## WHAT TO WORK ON
For the word "paths", find each line in the entries where it occurs and copy that line.

[Stored data]
<file path="config.mk">
export PLATFORM = sky130hd
export DESIGN_NAME = mem_arbiter
export DESIGN_NICKNAME = d
export VERILOG_FILES = /design/src/rtl/mem_arbiter.sv
export SDC_FILE = /design/constraint.sdc
export NUM_CORES = 1
export LEC_CHECK = 0
export ABC_AREA = 1
export ABC_CLOCK_PERIOD_IN_PS = 2200
export BUFFER_PORTS_ARGS = -buffer_cell sky130_fd_sc_hd__buf_2
export CAP_MARGIN = 20
export CORE_AREA = 2 2 95 166
export DETAILED_ROUTE_END_ITERATION = 12
export DIE_AREA = 0 0 97 168
export PLACE_DENSITY_LB_ADDON = 0.3
export SLEW_MARGIN = 0
export SYNTH_ARGS = -nofsm -noshare
export SYNTH_HDL_FRONTEND = slang
export SYNTH_SLANG_ARGS = --single-unit
export TNS_END_PERCENT = 10
</file>
<file path="constraint.sdc">
create_clock -name clk -period 2.2 [get_ports clk]
set_input_delay 0.44 -clock clk [delete_from_list [all_inputs] [get_ports clk]]
set_output_delay 0.44 -clock clk [all_outputs]
set_load 0.05 [all_outputs]
</file>
<file path="src/rtl/mem_arbiter.sv">
// Round-robin arbiter between an instruction-fetch port and a data port sharing one memory bus,
// with a memory-mapped LED register and alignment checking on the data port.
module mem_arbiter #(
    parameter int unsigned WAIT_CYCLES = 1,
    parameter logic [31:0] LED_ADDR    = 32'hFFFF_FF00
) (
    input  logic        clk,
    input  logic        rst,
    input  logic        i_req,
    input  logic [31:0] i_addr,
    output logic        i_ack,
    output logic [31:0] i_rdata,
    input  logic        d_req,
    input  logic        d_rw,
    input  logic [1:0]  d_len,
    input  logic [31:0] d_addr,
    input  logic [31:0] d_wdata,
    output logic        d_ack,
    output logic        d_err,
    output logic [31:0] d_rdata,
    output logic        m_rw,
    output logic [1:0]  m_len,
    output logic [31:0] m_addr,
    output logic [31:0] m_wdata,
    input  logic [31:0] m_rdata,
    output logic [7:0]  led
);

    typedef enum logic [1:0] {StIdle, StBusyI, StBusyD, StDone} state_e;

    localparam logic [3:0] WaitLast = 4'(WAIT_CYCLES);

    state_e      state_q, state_d;
    logic [3:0]  cnt_q, cnt_d;
    logic        prio_d_q, prio_d_d;
    logic        sel_d_q, sel_d_d;
    logic        rw_q, rw_d;
    logic        led_hit_q, led_hit_d;
    logic [1:0]  m_len_q, m_len_d;
    logic [31:0] m_addr_q, m_addr_d;
    logic [31:0] m_wdata_q, m_wdata_d;
    logic        i_ack_q, i_ack_d;
    logic        d_ack_q, d_ack_d;
    logic        d_err_q, d_err_d;
    logic [31:0] i_rdata_q, i_rdata_d;
    logic [31:0] d_rdata_q, d_rdata_d;
    logic [7:0]  led_q, led_d;

    logic        d_bad;
    logic        i_bad;
    logic        grant_d;
    logic        grant_i;
    logic [31:0] rd_lane;

    always_comb begin
        d_bad = 1'b1;
        unique case (d_len)
            2'b00:   d_bad = 1'b0;
            2'b01:   d_bad = d_addr[0];
            2'b10:   d_bad = |d_addr[1:0];
            default: d_bad = 1'b1;
        endcase
    end

    assign i_bad   = |i_addr[1:0];
    assign grant_d = d_req && (!i_req || prio_d_q);
    assign grant_i = i_req && !grant_d;

    // Zero-extend the addressed lane of the memory word for sub-word reads.
    always_comb begin
        rd_lane = m_rdata;
        unique case (m_len_q)
            2'b00: begin
                unique case (m_addr_q[1:0])
                    2'b00:   rd_lane = {24'b0, m_rdata[7:0]};
                    2'b01:   rd_lane = {24'b0, m_rdata[15:8]};
                    2'b10:   rd_lane = {24'b0, m_rdata[23:16]};
                    default: rd_lane = {24'b0, m_rdata[31:24]};
                endcase
            end
            2'b01:   rd_lane = m_addr_q[1] ? {16'b0, m_rdata[31:16]} : {16'b0, m_rdata[15:0]};
            default: rd_lane = m_rdata;
        endcase
    end

    always_comb begin
        state_d   = state_q;
        cnt_d     = cnt_q;
        prio_d_d  = prio_d_q;
        sel_d_d   = sel_d_q;
        rw_d      = rw_q;
        led_hit_d = led_hit_q;
        m_len_d   = m_len_q;
        m_addr_d  = m_addr_q;
        m_wdata_d = m_wdata_q;
        i_rdata_d = i_rdata_q;
        d_rdata_d = d_rdata_q;
        led_d     = led_q;
        i_ack_d   = 1'b0;
        d_ack_d   = 1'b0;
        d_err_d   = 1'b0;

        unique case (state_q)
            StIdle: begin
                cnt_d = 4'd0;
                if (grant_d) begin
                    sel_d_d = 1'b1;
                    if (d_bad) begin
                        // Rejected transfers never touch the memory bus.
                        state_d   = StDone;
                        d_ack_d   = 1'b1;
                        d_err_d   = 1'b1;
                        d_rdata_d = 32'd0;
                    end else begin
                        state_d   = StBusyD;
                        rw_d      = d_rw;
                        led_hit_d = (d_addr == LED_ADDR);
                        m_len_d   = d_len;
                        m_addr_d  = d_addr;
                        m_wdata_d = d_wdata;
                    end
                end else if (grant_i) begin
                    sel_d_d = 1'b0;
                    if (i_bad) begin
                        state_d   = StDone;
                        i_ack_d   = 1'b1;
                        i_rdata_d = 32'd0;
                    end else begin
                        state_d  = StBusyI;
                        m_len_d  = 2'b10;
                        m_addr_d = i_addr;
                    end
                end
            end
            StBusyI: begin
                if (cnt_q == WaitLast) begin
                    state_d   = StDone;
                    cnt_d     = 4'd0;
                    i_ack_d   = 1'b1;
                    i_rdata_d = m_rdata;
                end else begin
                    cnt_d = cnt_q + 4'd1;
                end
            end
            StBusyD: begin
                if (led_hit_q) begin
                    state_d = StDone;
                    d_ack_d = 1'b1;
                    if (rw_q) begin
                        led_d     = m_wdata_q[7:0];
                        d_rdata_d = 32'd0;
                    end else begin
                        d_rdata_d = {24'b0, led_q};
                    end
                end else if (cnt_q == WaitLast) begin
                    state_d   = StDone;
                    cnt_d     = 4'd0;
                    d_ack_d   = 1'b1;
                    d_rdata_d = rw_q ? 32'd0 : rd_lane;
                end else begin
                    cnt_d = cnt_q + 4'd1;
                end
            end
            default: begin
                state_d  = StIdle;
                prio_d_d = !sel_d_q;
            end
        endcase
    end

    always_ff @(posedge clk) begin
        if (rst) begin
            state_q   <= StIdle;
            cnt_q     <= 4'd0;
            prio_d_q  <= 1'b1;
            sel_d_q   <= 1'b0;
            rw_q      <= 1'b0;
            led_hit_q <= 1'b0;
            m_len_q   <= 2'b00;
            m_addr_q  <= 32'd0;
            m_wdata_q <= 32'd0;
            i_ack_q   <= 1'b0;
            d_ack_q   <= 1'b0;
            d_err_q   <= 1'b0;
            i_rdata_q <= 32'd0;
            d_rdata_q <= 32'd0;
            led_q     <= 8'd0;
        end else begin
            state_q   <= state_d;
            cnt_q     <= cnt_d;
            prio_d_q  <= prio_d_d;
            sel_d_q   <= sel_d_d;
            rw_q      <= rw_d;
            led_hit_q <= led_hit_d;
            m_len_q   <= m_len_d;
            m_addr_q  <= m_addr_d;
            m_wdata_q <= m_wdata_d;
            i_ack_q   <= i_ack_d;
            d_ack_q   <= d_ack_d;
            d_err_q   <= d_err_d;
            i_rdata_q <= i_rdata_d;
            d_rdata_q <= d_rdata_d;
            led_q     <= led_d;
        end
    end

    // Acks are suppressed while reset is held so an aborted transfer in DONE is never acknowledged.
    assign i_ack   = i_ack_q && !rst;
    assign d_ack   = d_ack_q && !rst;
    assign d_err   = d_err_q && !rst;
    assign i_rdata = i_rdata_q;
    assign d_rdata = d_rdata_q;
    assign m_rw    = (state_q == StBusyD) && rw_q && !led_hit_q;
    assign m_len   = m_len_q;
    assign m_addr  = m_addr_q;
    assign m_wdata = m_wdata_q;
    assign led     = led_q;

endmodule
</file>
==> results of run 1 <==
## final timing paths
check,startpoint,to,slack [ns]
max,state_q[1],m_rw,0.22
min,d_wdata[17],m_wdata[17],0.27
max reg2reg,state_q[1],i_rdata[25],0.26
min reg2reg,d_rdata[24],d_rdata[24],0.46
## flip-flops by register name, summed over array words and instances, names as in the netlist
register   cells
prio_d_q       1
rw_q           1
led_hit_q      1
i_ack_q        1
m_len          2
cnt_q          4
i_rdata       32
d_err_q        1
state_q        2
d_rdata       32
m_wdata       32
sel_d_q        1
d_ack_q        1
m_addr        32
led            8
## final cells by class
class | count | area, um2
antenna | 2 | 5.00
fill | 1531 | 5610
clock buffer | 18 | 439
multi-input combinational | 811 | 3530
sequential | 151 | 3020
clock inverter | 14 | 133
tap | 186 | 233
inverter | 139 | 522
timing repair buffer | 297 | 1600
## critical path, stage by stage (launching register included)
cell and delay (ns):
dfxtp_1 0.43, ha_1 0.23, inv_2 0.08, nor3_2 0.10, buf_2 0.29
## metrics by stage
stage / util (%) / std cells / hold WS [ns]
floorplan: - / 1169 / 0.423
global placement: 59.0 / 1584 / 0.450
detailed placement: 59.0 / 1584 / 0.453
CTS: 62.8 / 1616 / 0.252
global route: 62.8 / 1617 / 0.272
finish: 62.9 / 1618 / 0.271
## metal layers
layer	track usage (%)	wire length (um)	up-vias
li1	-	-	4111
met1	26.9	7930	3533
met2	50.9	12200	283
met3	4.65	1130	73
met4	18.2	1370	0
met5	0	0	-
## placed cells by master, fill, tap and decap left out, types with 14 or more instances in the layout
master,n
nor2_1,172
a21oi_1,77
buf_2,276
nand3_1,63
buf_4,16
dfxtp_1,151
o21ai_0,109
inv_1,132
nand2_1,346
clkbuf_16,17
nor3_1,14
## kinds of logic (layout without fill, tap and decap cells)
| family | count (synthesis) | count (layout) | share of synthesized area [%] |
|---|---|---|---|
| other | 0 | 2 | 0 |
| AND/OR/NAND/NOR | 612 | 612 | 33.1 |
| adder cells (fa/ha/maj) | 7 | 7 | 1.19 |
| flip-flops | 151 | 151 | 41.0 |
| buffers and inverters | 207 | 468 | 11.5 |
| AO/OA/AOI/OAI | 192 | 192 | 13.2 |
## power breakdown
part / internal, mW / switching [mW]
clock network: 1.53 / 1.28
logic: 1.78 / 5.05
registers: 3.47 / 0.398
==> summary.md, run 1 <==
| Metric | Value |
|---|---|
| Buffer levels on the longest clock path | 2 |
| Total chip power | 13.5 mW |
| Leak | 4.95 nW |
| Top cell type by total area after synthesis | dfxtp_1 |
| Clock-pin slew on the worst setup and hold paths | 0.07 ns |
| Overall routing resource usage | 27.2% |
| Most common library cells after synthesis | nand2_1 (346), nor2_1 (172), dfxtp_1 (151), inv_1 (133), o21ai_0 (109) |
| TritonCTS clock tree | built |
| Syn-to-layout area delta | 28.5% |
| Top-count cell post-synth | nand2_1 |
| Post-cts resize count | 0 |
| Setup Fix Bufs, Post-CTS | 0 |
| Worst VDD drop | 0.601 mV |
| CTS Hold Bufs | 0 |
| Clock sinks | 151 |
| Skew-Pair Late Insertion Delay | 0.41 ns |
| Avg WL per Cell | 14.0 um |
| Num ports | 277 |
| TNS Setup | 0 ns |
| Post-synthesis sequential area ratio | 41.0% |
| Synth top area cells | dfxtp_1 (41%), nand2_1 (18%), nor2_1 (8.7%), o21ai_0 (7.4%), inv_1 (6.8%) |
| Routability cong. | 0.983 |
| Mapped Area | 7380 um2 |
| Status | completed |
| Max-cap violations | 0 |
| Final Skew | 0.0119 ns |
| Detailed-route via count | 8,000 |
| Syn_nets | 1,311 |
| Crit path time final | 1.98 ns |
| Synthesized instance count | 1,169 |
| Final setup violation count | 0 |
| Share of the synthesized area in the top cell type | 41.0% |
| CP arrival | 1.54 ns |
| Final ANT Viol Nets | 0 |
| Flops & latches, synth | 151 |
| H-tree levels | 4 |
| Post-Syn Area per Cell | 6.31 um2 |
| Measured slew at the worst slew-check pin | 0.592 ns |
| Critical setup path kind | reg2out |
| Hold depth | 3 |
| PortBufs | 276 |
| CP endpoint kind | primary output |
| Design Area, Final | 9480 um2 |
| Detailed Routing Iterations Pass 1 | 5 |
| Ys async rst share | 0% |
| Final slew viol count | 0 |
| Root Driver | clkbuf_16 |
| Yosys warns | 0 |
| Final WS setup | 0.215 ns |
| Pwr Density | 1430 nW/um2 |
| Period utilization | 90.2% |
| HPWL after DPL | 17.1 mm |
| First-pass GRT wire length | 36.0 mm |
| Place WS | 0.142 ns |
| Vias in the first global route | 7,434 |
| RSZ-0062 raised after global routing | no |
| Share of layout cells above drive strength 1 | 24.3% |
| Main synth FF type | dfxtp_1 |
| Initial core utilization | 48.9% |
| Placed cell areas | 8910 um2 |
| Via density | 4.94 |
| Fin nets | 1,559 |
| CTS Buf Count | 17 |
| Worst slew margin | 60.4% |
| Largest net degree at the start of global routing | 65 |
| Synth cell types | 28 |
| Worst-path fanout max | 6 |
| Total gr overflow | 0 |
| Initial antenna violation count | 1 |
| CP startpoint kind | flip-flop |
| Worst reg2reg path depth | 10 |
| # DRC | 0 |
| Final hold violations | 0 |
| # rows | 60 |
| Die area | 16,300 um2 |
| DRT iter0 DRCs | 296 |
| Die width | 97 um |
| Core area | 15,100 um2 |
| Drt total wl | 22.6 mm |
| Number of synthesized flops with an enable pin | 0 |
| Worst Hold Class | in2reg |
| Die height | 168 um |
| Critical path required time | 1.76 ns |
| Max Clk Rate | 504 MHz |
Note: power is estimated with default switching activity, not from simulation.
==> inputs of run 2 (changes only) <==
--- a/config.mk
+++ b/config.mk
@@ -5,13 +5,12 @@
 export SDC_FILE = /design/constraint.sdc
 export NUM_CORES = 1
 export LEC_CHECK = 0
-export ABC_AREA = 1
 export ABC_CLOCK_PERIOD_IN_PS = 2200
 export BUFFER_PORTS_ARGS = -buffer_cell sky130_fd_sc_hd__buf_2
 export CAP_MARGIN = 20
-export CORE_AREA = 2 2 95 166
+export CORE_AREA = 2 2 92 161
 export DETAILED_ROUTE_END_ITERATION = 12
-export DIE_AREA = 0 0 97 168
+export DIE_AREA = 0 0 94 163
 export PLACE_DENSITY_LB_ADDON = 0.3
 export SLEW_MARGIN = 0
 export SYNTH_ARGS = -nofsm -noshare
==> run 2 against run 1 <==
Against the previous run:
- routed wire length shrank 10%
- maximum frequency shrank 1.4%
- power shrank 18%
- count of clock-buffer cells in the layout grew 2
- sequential share of layout area grew 2.5 points
- utilization shrank 0.77 points
- first-iteration DRC count grew 3.4%
- critical path depth is the same
- register-to-register slack lost 0.03 ns
- setup slack lost 0.028 ns
==> summary.md, run 2 <==
| Metric | Value |
|---|---|
| Post-Synth Adder-Cell Area | 1.33% |
| Syn-to-layout area delta | 33.3% |
| CTS Buf Count | 17 |
| Yosys warns | 0 |
| Die height | 163 um |
| Post-Syn Area per Cell | 8.22 um2 |
| Critical setup path kind | reg2out |
| Critical path required time | 1.76 ns |
| Commonest non-fill, non-tap cells in the layout | buf_2 (275), nand2_1 (159), dfxtp_1 (151) |
| CTS Hold Bufs | 0 |
| Synth top area cells | dfxtp_1 (46%), nand2_1 (9.1%), a21oi_1 (6.1%), a311oi_1 (4.3%), nand2b_1 (3.7%) |
| Most common library cells after synthesis | nand2_1 (159), dfxtp_1 (151), a21oi_1 (81), nor2_1 (60), nand2b_1 (39) |
| Mux contribution to synthesized area | 2.52% |
| Setup Fix Bufs, Post-CTS | 0 |
| Synth cell types | 50 |
| R2r setup slk | 0.23 ns |
| Main synth FF type | dfxtp_1 |
| Pwr Density | 1250 nW/um2 |
| Syn_nets | 944 |
| Ys async rst share | 0% |
| Final Skew | 0.00882 ns |
| RSZ-0062 raised after global routing | no |
| Vias in the first global route | 6,414 |
| Final WS setup | 0.187 ns |
| Die area | 15,300 um2 |
| Flops & latches, synth | 151 |
| Via density | 5.37 |
| Clock sinks | 151 |
| PortBufs | 276 |
| # rows | 58 |
| Final hold violations | 0 |
| Post-synthesis sequential area ratio | 45.9% |
| Max-cap violations | 0 |
| Status | completed |
| Final setup violation count | 0 |
| Detailed Routing Iterations Pass 1 | 6 |
| Buffer levels on the longest clock path | 2 |
| Root Driver | clkbuf_16 |
| Largest family of logic cells by synthesized area | simple AND/OR/NAND/NOR gates |
| H-tree levels | 4 |
| Setup crit start | state_q[0] |
| Initial antenna violation count | 0 |
| Worst-path fanout max | 6 |
| Share of the synthesized area in the top cell type | 45.9% |
| Final slew viol count | 0 |
| TNS Setup | 0 ns |
| Avg WL per Cell | 16.3 um |
| CP startpoint kind | flip-flop |
| Complex-gate fraction of the synthesized area | 18.4% |
| Placed insts | 1,217 |
| CP endpoint kind | primary output |
| Measured slew at the worst slew-check pin | 0.597 ns |
| RR Startpoint | state_q[0] |
| Number of synthesized flops with an enable pin | 0 |
| Crit path time final | 2.01 ns |
| Top cell type by total area after synthesis | dfxtp_1 |
| Simple-gate share of the synthesized area | 26.9% |
| Die width | 94 um |
| TritonCTS clock tree | built |
| Worst slew margin | 60.0% |
| Clock-pin slew on the worst setup and hold paths | 0.07 ns |
| Detailed-route via count | 6,713 |
| Post-cts resize count | 0 |
| Fin nets | 1,198 |
| XOR/XNOR Fraction of Synth Area | 0% |
| Worst VDD drop | 0.641 mV |
| Worst reg2reg path depth | 7 |
| Core area | 14,200 um2 |
| Hold Slack | 0.258 ns |
| # DRC | 0 |
| Initial core utilization | 46.6% |
| Top-count cell post-synth | nand2_1 |
| Filler-free cell count of the finished design | 1,249 |
| Drt total wl | 20.4 mm |
| Share of layout cells above drive strength 1 | 32.6% |
| Commonest non-fill, non-tap cell in the layout | buf_2 |
| Place WS | 0.183 ns |
| Largest net degree at the start of global routing | 78 |
| Skew-Pair Late Insertion Delay | 0.41 ns |
| Max Clk Rate | 497 MHz |
| Num ports | 277 |
| CP arrival | 1.57 ns |
| Final ANT Viol Nets | 0 |
| First-pass GRT wire length | 31.5 mm |
| Worst Hold Class | in2reg |
| DRT iter0 DRCs | 306 |
| Fill cells | 1,356 |
| Synthesized instance count | 802 |
| Post-layout util | 62.1% |
| HPWL after DPL | 15.1 mm |
| Period utilization | 91.5% |
| Routability cong. | 0.837 |
| Mapped Area | 6590 um2 |
| Leak | 3.91 nW |
| Critical Path End | m_rw |
| Total gr overflow | 0 |
| Overall routing resource usage | 26.2% |
| Antenna cells | 0 |
| Worst reg2reg path endpoint | m_wdata[10] |
-- run 2: changes by cell type after synthesis, moves of 13 or more --
cell      change
a311oi_1     +32
buf_2        -13
inv_1       -123
nand2_1     -187
nand2b_1     +39
nand3_1      -25
nand3b_1     +24
nor2_1      -112
nor2b_1      +15
o21ai_0      -79
-- run 2: worst max-delay path: stages, from the launching register on --
cell,delay (ns)
dfxtp_1,0.34
inv_1,0.12
ha_1,0.26
and3_1,0.17
buf_2,0.27
-- run 2: logic make-up after synthesis --
family / count (synthesis)
multiplexers: 16
adder cells (fa/ha/maj): 7
buffers and inverters: 74
flip-flops: 151
AND/OR/NAND/NOR: 368
AO/OA/AOI/OAI: 186
-- run 2: cell type report --
cell class                 count  area (um2)  share of cell area, %
timing repair buffer         297        1620                   18.4
multi-input combinational    577        3260                   37.1
tap                          180         225                   2.56
inverter                      12        45.0                  0.513
clock buffer                  20         447                   5.08
clock inverter                12         168                   1.91
sequential                   151        3020                   34.4
-- run 2: how the worst min path moves through the flow --
| stage | startpoint | end | slack, ns | cells past startpoint |
|---|---|---|---|---|
| finish | d_wdata[21] | m_wdata[21] | 0.26 | 3 |
| global route | d_wdata[2] | m_wdata[2] | 0.25 | 3 |
| CTS | d_wdata[28] | m_wdata[28] | 0.24 | 3 |
| detailed placement | m_wdata[15] | m_wdata[15] | 0.44 | 2 |
| global placement | m_wdata[31] | m_wdata[31] | 0.44 | 2 |
| floorplan | sel_d_q | sel_d_q | 0.46 | 2 |
-- run 2: routing by layer --
| layer | wire [um] | share of wire [%] | global-route usage, % | up-vias |
|---|---|---|---|---|
| li1 | - | - | - | 3304 |
| met1 | 7390 | 36 | 28.0 | 3095 |
| met2 | 11000 | 54 | 47.6 | 267 |
| met3 | 1250 | 6.1 | 5.65 | 47 |
| met4 | 706 | 3.5 | 12.6 | 0 |
| met5 | 0 | 0 | 0 | - |
-- run 2: where the power goes --
group          switching (mW)  total [mW]  leakage [nW]  internal (mW)
combinational            3.12        4.58          2.39           1.45
clock                    1.19        3.03         0.290           1.84
sequential              0.263        3.41          1.23           3.15
-- run 2: metrics by stage --
step / power [mW] / instance area [um2]
3_5_place_dp: 8.03 / 8170
3_3_place_gp: 7.98 / 8170
6_report: 11.0 / 8780
2_1_floorplan: 6.83 / 6590
4_1_cts: 11.1 / 8780
5_1_grt: 11.6 / 8780
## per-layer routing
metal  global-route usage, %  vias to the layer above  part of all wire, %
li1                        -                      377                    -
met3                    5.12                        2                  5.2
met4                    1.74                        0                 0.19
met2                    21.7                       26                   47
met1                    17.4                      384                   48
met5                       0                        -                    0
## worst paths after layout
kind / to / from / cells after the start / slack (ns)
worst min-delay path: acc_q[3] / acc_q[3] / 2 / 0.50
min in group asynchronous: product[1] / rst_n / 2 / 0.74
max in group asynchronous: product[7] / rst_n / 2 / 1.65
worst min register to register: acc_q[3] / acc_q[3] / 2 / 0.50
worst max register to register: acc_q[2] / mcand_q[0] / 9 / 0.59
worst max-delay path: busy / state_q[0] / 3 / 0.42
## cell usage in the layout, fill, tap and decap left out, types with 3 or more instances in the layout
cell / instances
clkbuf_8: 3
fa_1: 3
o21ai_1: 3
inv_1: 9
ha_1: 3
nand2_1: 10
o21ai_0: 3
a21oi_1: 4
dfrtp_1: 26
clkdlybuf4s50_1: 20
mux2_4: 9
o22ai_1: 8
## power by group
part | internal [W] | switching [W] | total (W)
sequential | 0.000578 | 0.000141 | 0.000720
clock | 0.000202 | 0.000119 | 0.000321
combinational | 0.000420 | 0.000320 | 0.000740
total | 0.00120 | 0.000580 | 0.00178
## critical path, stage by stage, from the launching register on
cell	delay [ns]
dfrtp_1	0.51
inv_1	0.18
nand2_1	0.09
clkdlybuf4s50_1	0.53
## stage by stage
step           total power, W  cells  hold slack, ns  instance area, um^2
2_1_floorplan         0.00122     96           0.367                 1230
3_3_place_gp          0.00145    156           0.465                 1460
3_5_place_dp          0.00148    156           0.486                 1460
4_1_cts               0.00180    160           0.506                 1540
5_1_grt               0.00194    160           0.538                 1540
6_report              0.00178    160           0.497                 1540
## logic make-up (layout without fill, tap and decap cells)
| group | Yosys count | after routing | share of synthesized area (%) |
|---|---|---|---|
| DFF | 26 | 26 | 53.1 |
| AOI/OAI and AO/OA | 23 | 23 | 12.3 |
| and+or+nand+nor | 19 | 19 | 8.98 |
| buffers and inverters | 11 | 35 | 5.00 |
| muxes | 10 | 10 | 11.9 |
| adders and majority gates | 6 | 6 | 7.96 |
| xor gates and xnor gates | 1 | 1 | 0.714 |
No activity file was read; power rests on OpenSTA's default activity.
--- config.mk ---
export PLATFORM = sky130hd
export DESIGN_NAME = rvc_asap_cr_ctrl
export DESIGN_NICKNAME = d
export VERILOG_FILES = /design/src/rtl/rvc_asap_cr_ctrl.sv
export SDC_FILE = /design/constraint.sdc
export NUM_CORES = 1
export LEC_CHECK = 0
export ABC_CLOCK_PERIOD_IN_PS = 2200
export CAP_MARGIN = 20
export CELL_PAD_IN_SITES_DETAIL_PLACEMENT = 1
export CELL_PAD_IN_SITES_GLOBAL_PLACEMENT = 1
export CORE_MARGIN = 3
export CORE_UTILIZATION = 40
export DETAILED_ROUTE_END_ITERATION = 10
export MAX_ROUTING_LAYER = met4
export PLACE_DENSITY = 0.83
export SLEW_MARGIN = 5
export SYNTH_ARGS = -nofsm -noshare
export SYNTH_HDL_FRONTEND = slang
export SYNTH_SLANG_ARGS = --single-unit
--- constraint.sdc ---
create_clock -name Clock -period 2.2 [get_ports Clock]
set_input_delay 0.44 -clock Clock [delete_from_list [all_inputs] [get_ports Clock]]
set_output_delay 0.44 -clock Clock [all_outputs]
set_load 0.005 [all_outputs]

## SOLUTION FOR THIS EXERCISE
## final timing paths
| Clock-pin slew on the worst setup and hold paths | 0.07 ns |
| Clock-pin slew on the worst setup and hold paths | 0.07 ns |
## worst paths after layout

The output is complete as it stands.